“I Demand to See My Child.” – Unmarried Mothers, Reform School, and Self-Determination

Claudia Prestel

Source Description

The following source, a court decision ordering a child into correctional education, stems from the file of Sarah Blumenau  Names have been changed, the daughter of a fashion saleswoman named Tanja B. and a legal councilor named W. born out of wedlock in Hamburg in 1897, who was sent to a reform school. Like numerous other files of children in correctional education, her file is kept at the Archive New Synagogue Berlin – Centrum Judaicum in Berlin. Sarah B.’s file contains a copy of the court order for correctional education, the correspondence between the German Israelite Community Association (DIGB)  Deutsch-Israelitischer Gemeindebund and the Hamburg welfare office, as well as letters written by Sarah’s mother, Tanja B., to the DIGB. Since Sarah had to have surgery – one of her eyes was removed – the correspondence between the physician in charge and the DIGB is part of the file as well. Files on children in correctional education provide information on their background, the reasons they were sent to reform school, and sometimes on the parents. Therefore they are not only valuable sources of information on correctional education methods, but also on the relationship between parents and children, parents’ attitudes towards reform schools or on the institutions’ perception of the children. These files can thus be used as sources on family history as well as on the history of social concepts of child education.
  • Claudia Prestel

Correctional education: bourgeois ideals and sexual connotations


Sarah B. was sent to reform school by court order in August 1912 because she had been stigmatized as “morally corrupted,” in particular, youth welfare officers accused her of being “very sexually mature,” of lying and refusing to work, in other words, her behavior went against the grain of bourgeois morality. Moreover, her mother, Tanja B., who belonged to the working class, had entered into a relationship with a man from a bourgeois middle-class background who had a “legitimate” family. The source does not provide any information on whether he was already married when Tanja B. had a relationship with him or whether he married only after it had ended. What does become clear, however, is that Sarah became a pawn in her parents’ power struggle. As a Jewish girl, she was sent to the reform school in Plötzensee founded in 1902 by the German Israelite Community Association (DIGB)  Deutsch-Israelitischer Gemeindebund, since denominational separation of correctional education had been ordered by the Prussian state. While Jewish institutions had to obey the general law, they also tried to reinforce the religious identity of their Jewish charges since some girls had strayed quite far from Judaism. Friday evenings and Jewish holidays were celebrated, the Shabbat was observed, and students attended synagogue. Naturally the food was kosher so that a stay at a Jewish institution was more expensive than at a non-Jewish one. So-called “Honorable Ladies” [Ehrendamen], i. e. the wives of the DIGB board members, volunteered to give religious instruction and hand out presents, especially for Hanukkah, as an expression of bourgeois charity. Very few professions were open to reform school youth, and the DIGB took charge of finding suitable placements for them in Jewish families or businesses. Behind this was the idea to keep them in the care of the Jewish community. However, due to the need for domestic servants in Jewish middle-class society, young girls often also served as cheap labor. The gender specific character of correctional education became particularly evident in the area of professional training. Regardless of the danger of sexual exploitation – which the girls were supposed to be protected from, after all – they were very often sent to work as domestic servants. In some cases, the attempt at dissimilation succeeded while other youths rejected it and instead hoped to integrate into mainstream society through marriage with a non-Jew.
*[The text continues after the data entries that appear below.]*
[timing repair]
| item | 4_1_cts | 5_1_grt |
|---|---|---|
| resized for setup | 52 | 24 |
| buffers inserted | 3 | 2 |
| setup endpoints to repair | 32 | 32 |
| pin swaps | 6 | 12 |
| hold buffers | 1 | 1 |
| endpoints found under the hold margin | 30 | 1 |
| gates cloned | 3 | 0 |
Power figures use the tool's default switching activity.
### src/rtl/mlk_pkg.sv
package mlk_pkg;

    typedef enum logic [1:0] {
        OP_ENTER   = 2'd0,
        OP_EXIT    = 2'd1,
        OP_REENTER = 2'd2,
        OP_BAD     = 2'd3
    } op_e;

    typedef enum logic [2:0] {
        ST_IDLE  = 3'd0,
        ST_FLAG  = 3'd1,
        ST_LRD   = 3'd2,
        ST_LWR   = 3'd3,
        ST_RESP  = 3'd4
    } state_e;

    typedef struct packed {
        logic       trap;
        logic [1:0] depth;
        logic [1:0] nops;
    } outcome_t;

    localparam logic [1:0] NOPS_NONE    = 2'd0;
    localparam logic [1:0] NOPS_LOCK    = 2'd1;
    localparam logic [1:0] NOPS_REENTER = 2'd2;

    function automatic logic acquires(input op_e op);
        return (op == OP_ENTER) || (op == OP_REENTER);
    endfunction

    function automatic outcome_t trap_with(input logic [1:0] n);
        outcome_t o;
        o.trap  = 1'b1;
        o.depth = 2'd0;
        o.nops  = n;
        return o;
    endfunction

endpackage
<file path="config.mk">
export PLATFORM = sky130hd
export DESIGN_NAME = opfetch_seq
export DESIGN_NICKNAME = d
export VERILOG_FILES = /design/src/rtl/opfetch_pkg.sv /design/src/rtl/opfetch_ctrl.sv /design/src/rtl/opfetch_pc.sv /design/src/rtl/opfetch_result.sv /design/src/rtl/opfetch_seq.sv
export SDC_FILE = /design/constraint.sdc
export NUM_CORES = 1
export LEC_CHECK = 0
export BUFFER_PORTS_ARGS = -buffer_cell sky130_fd_sc_hd__buf_2
export CORE_AREA = 2 2 85 87
export DETAILED_ROUTE_END_ITERATION = 6
export DIE_AREA = 0 0 87 89
export MAX_ROUTING_LAYER = met4
export PLACE_DENSITY = 0.83
export SYNTH_ARGS = -nofsm -noshare
export SYNTH_HDL_FRONTEND = slang
export SYNTH_SLANG_ARGS = --single-unit
</file>
<file path="constraint.sdc">
create_clock -name clk -period 6.49 [get_ports clk]
set_input_delay 0.3245 -clock clk [delete_from_list [all_inputs] [get_ports clk]]
set_output_delay 0.3245 -clock clk [all_outputs]
set_load 0.005 [all_outputs]
</file>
Correctional education against opposition


Some Jewish parents did not oppose the order for correctional education and even voluntarily surrendered their children to an institution. This was especially the case if children did not meet their parents’ expectations and had attracted negative attention by stealing or associating with “bad company.” This was not the case with Tanja B. She and her daughter were very close – at least that was the assessment of the DIGB’s reform school board. Presumably, this was one reason why both mother and daughter refused the order for correctional education. The mother’s appeal was unsuccessful, however, therefore she accused the father of having manipulated the files. The conflict between the parents was not just a confrontation between mother and father, man and woman, but also between members of two different social classes since this was a middle-class father who had illegitimate children with a working class woman. Sarah had a younger brother named Jacob, who at least at this point was not sent to reform school because he had not shown any deviant behavior. This certainly was a question of age as well, so that Jacob was allowed to stay with his mother.
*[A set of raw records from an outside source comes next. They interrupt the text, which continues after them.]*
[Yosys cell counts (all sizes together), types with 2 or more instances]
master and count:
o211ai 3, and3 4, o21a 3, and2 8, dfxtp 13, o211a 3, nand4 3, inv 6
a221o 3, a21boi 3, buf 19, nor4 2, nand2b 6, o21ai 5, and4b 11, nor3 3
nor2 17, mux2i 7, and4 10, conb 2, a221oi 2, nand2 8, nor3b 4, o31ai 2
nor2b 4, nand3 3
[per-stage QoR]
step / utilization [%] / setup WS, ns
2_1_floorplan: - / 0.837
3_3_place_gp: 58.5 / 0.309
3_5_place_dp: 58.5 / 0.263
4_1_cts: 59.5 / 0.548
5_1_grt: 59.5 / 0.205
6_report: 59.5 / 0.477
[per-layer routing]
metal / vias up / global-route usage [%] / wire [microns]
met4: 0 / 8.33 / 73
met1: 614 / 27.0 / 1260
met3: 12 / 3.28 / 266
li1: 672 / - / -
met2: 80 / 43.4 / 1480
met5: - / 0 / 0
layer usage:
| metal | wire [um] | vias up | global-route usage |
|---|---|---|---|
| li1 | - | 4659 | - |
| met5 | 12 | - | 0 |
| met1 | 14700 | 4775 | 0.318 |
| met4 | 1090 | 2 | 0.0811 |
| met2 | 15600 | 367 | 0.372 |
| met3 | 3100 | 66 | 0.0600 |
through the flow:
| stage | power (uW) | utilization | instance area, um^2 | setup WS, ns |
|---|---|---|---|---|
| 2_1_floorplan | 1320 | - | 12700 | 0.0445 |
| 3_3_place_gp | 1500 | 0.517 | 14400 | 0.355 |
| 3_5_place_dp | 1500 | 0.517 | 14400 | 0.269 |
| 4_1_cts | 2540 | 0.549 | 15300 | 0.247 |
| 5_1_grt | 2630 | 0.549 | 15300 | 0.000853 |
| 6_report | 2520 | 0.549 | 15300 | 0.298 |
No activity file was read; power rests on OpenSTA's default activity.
<file path="src/rtl/pwc_pkg.sv">
package pwc_pkg;
  typedef enum logic [1:0] {
    PW_IDLE = 2'd0,
    PW_LOAD = 2'd1,
    PW_PROG = 2'd2
  } pw_state_t;
endpackage

</file>
<file path="src/rtl/pwc_interval.sv">
// Cycle counter: hit is high on the LIMIT-th running cycle after a clear.
module pwc_interval #(
  parameter int LIMIT = 4
) (
  input  logic clk,
  input  logic rst_n,
  input  logic clear,
  input  logic run,
  output logic hit
);
  localparam int CW = (LIMIT < 2) ? 1 : $clog2(LIMIT + 1);

  logic [CW-1:0] cnt_q;

  assign hit = run && (cnt_q == CW'(LIMIT - 1));

  always_ff @(posedge clk) begin
    if (!rst_n)          cnt_q <= '0;
    else if (clear)      cnt_q <= '0;
    else if (run && !hit) cnt_q <= cnt_q + 1'b1;
  end
endmodule

</file>
<file path="src/rtl/pwc_page_buf.sv">
// Page buffer: one byte register and one loaded flag per slot.
module pwc_page_buf #(
  parameter int DATA_W = 8,
  parameter int OFS_W  = 7
) (
  input  logic                           clk,
  input  logic                           rst_n,
  input  logic                           we,
  input  logic [OFS_W-1:0]               ofs,
  input  logic [DATA_W-1:0]              din,
  input  logic                           clr,
  output logic [(1<<OFS_W)-1:0]          mask,
  output logic [DATA_W*(1<<OFS_W)-1:0]   data
);
  localparam int PAGE = 1 << OFS_W;

  for (genvar g = 0; g < PAGE; g++) begin : g_slot
    logic [DATA_W-1:0] byte_q;
    logic              used_q;
    logic              sel;

    assign sel = we && (ofs == OFS_W'(g));

    always_ff @(posedge clk) begin
      if (!rst_n) begin
        byte_q <= '0;
        used_q <= 1'b0;
      end else if (sel) begin
        byte_q <= din;
        used_q <= 1'b1;
      end else if (clr) begin
        used_q <= 1'b0;
      end
    end

    assign mask[g]                   = used_q;
    assign data[g*DATA_W +: DATA_W]  = byte_q;
  end
endmodule

</file>
<file path="src/rtl/page_write_ctrl.sv">
module page_write_ctrl
  import pwc_pkg::*;
#(
  parameter int ADDR_W       = 19,
  parameter int DATA_W       = 8,
  parameter int OFS_W        = 7,
  parameter int LOAD_TIMEOUT = 7500,
  parameter int PROG_CYCLES  = 500000
) (
  input  logic                              clk,
  input  logic                              rst_n,
  input  logic                              wr_valid,
  output logic                              wr_ready,
  input  logic [ADDR_W-1:0]                 wr_addr,
  input  logic [DATA_W-1:0]                 wr_data,
  output logic                              busy,
  output logic                              loading,
  output logic [ADDR_W-OFS_W-1:0]           row_addr,
  output logic                              commit_valid,
  output logic [(1<<OFS_W)-1:0]             commit_mask,
  output logic [DATA_W*(1<<OFS_W)-1:0]      commit_data,
  output logic [DATA_W-1:0]                 last_data,
  output logic [OFS_W-1:0]                  last_ofs
);
  localparam int ROW_W = ADDR_W - OFS_W;

  pw_state_t        st_q, st_d;
  logic [ROW_W-1:0] row_q;
  logic [ROW_W-1:0] in_row;
  logic [OFS_W-1:0] in_ofs;
  logic             accept, store, to_hit, pg_hit, enter_prog;

  assign in_row = wr_addr[ADDR_W-1:OFS_W];
  assign in_ofs = wr_addr[OFS_W-1:0];

  assign wr_ready = (st_q != PW_PROG);
  assign accept   = wr_valid && wr_ready;
  assign store    = accept && ((st_q == PW_IDLE) || (in_row == row_q));

  always_comb begin
    st_d = st_q;
    unique case (st_q)
      PW_IDLE: if (store)            st_d = PW_LOAD;
      PW_LOAD: if (!store && to_hit) st_d = PW_PROG;
      PW_PROG: if (pg_hit)           st_d = PW_IDLE;
      default:                       st_d = PW_IDLE;
    endcase
  end

  assign enter_prog = (st_q == PW_LOAD) && (st_d == PW_PROG);

  always_ff @(posedge clk) begin
    if (!rst_n) begin
      st_q      <= PW_IDLE;
      row_q     <= '0;
      last_data <= '0;
      last_ofs  <= '0;
    end else begin
      st_q <= st_d;
      if (store && st_q == PW_IDLE) row_q <= in_row;
      if (store) begin
        last_data <= wr_data;
        last_ofs  <= in_ofs;
      end
    end
  end

  pwc_interval #(.LIMIT(LOAD_TIMEOUT)) u_load_tmr (
    .clk   (clk),
    .rst_n (rst_n),
    .clear (store),
    .run   (st_q == PW_LOAD),
    .hit   (to_hit)
  );

  pwc_interval #(.LIMIT(PROG_CYCLES)) u_prog_tmr (
    .clk   (clk),
    .rst_n (rst_n),
    .clear (enter_prog),
    .run   (st_q == PW_PROG),
    .hit   (pg_hit)
  );

  pwc_page_buf #(.DATA_W(DATA_W), .OFS_W(OFS_W)) u_buf (
    .clk   (clk),
    .rst_n (rst_n),
    .we    (store),
    .ofs   (in_ofs),
    .din   (wr_data),
    .clr   (pg_hit),
    .mask  (commit_mask),
    .data  (commit_data)
  );

  assign busy         = (st_q == PW_PROG);
  assign loading      = (st_q == PW_LOAD);
  assign row_addr     = row_q;
  assign commit_valid = pg_hit;
endmodule

</file>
The mother saw herself as a victim of Sarah’s father, whose social position enabled him to exert his influence. However, the father hardly appears at all in the file. Except for his last name and profession there is no information on him whatsoever. It does appear that he was either concerned about his daughter’s welfare or his reputation though, since he tried to remove Sarah from her mother’s custody.

Struggle against the “welfare siege”


Overall, the mother struggled against the “welfare siege” [“fürsorgliche Belagerung”] – to use Ute Frevert’s term – not only by Jewish welfare organizations, but also by government authorities. In January 1913, for example, the director of public welfare in charge of this case accused the mother of pestering the Hamburg authorities in order to get her daughter out of reform school. He subsequently advised the DIGB not to be influenced by the mother’s threats. In numerous letters, the mother pointed out that this state intervention would necessarily have a negative impact on her daughter’s wellbeing since she had the “dire need” to “unburden herself” to her. The mother further made a connection between her daughter’s deviant behavior and her being sent to a reform school, as this quote shows: “If the inmate’s unwise behavior has given cause for complaints already – then this is only natural – Sarah is smart and has a sharp mind.” The mother also criticized the specific method of “education” at the institution to which Sarah had been taken. She mainly disapproved of the long working hours, the hard physical labor (cooking, laundering, and gardening) as well as the early rising and teaching of conformity with bourgeois morality. It seems that the mother felt sorry for her daughter because of the monotonous and hard work and rejected the class specific character of reform school. The mother’s opposition in turn met with disapproval from the DIGB since the purpose of reform schools was to train an obedient lower class which would not revolt against the professions dominated by the Jewish middle class.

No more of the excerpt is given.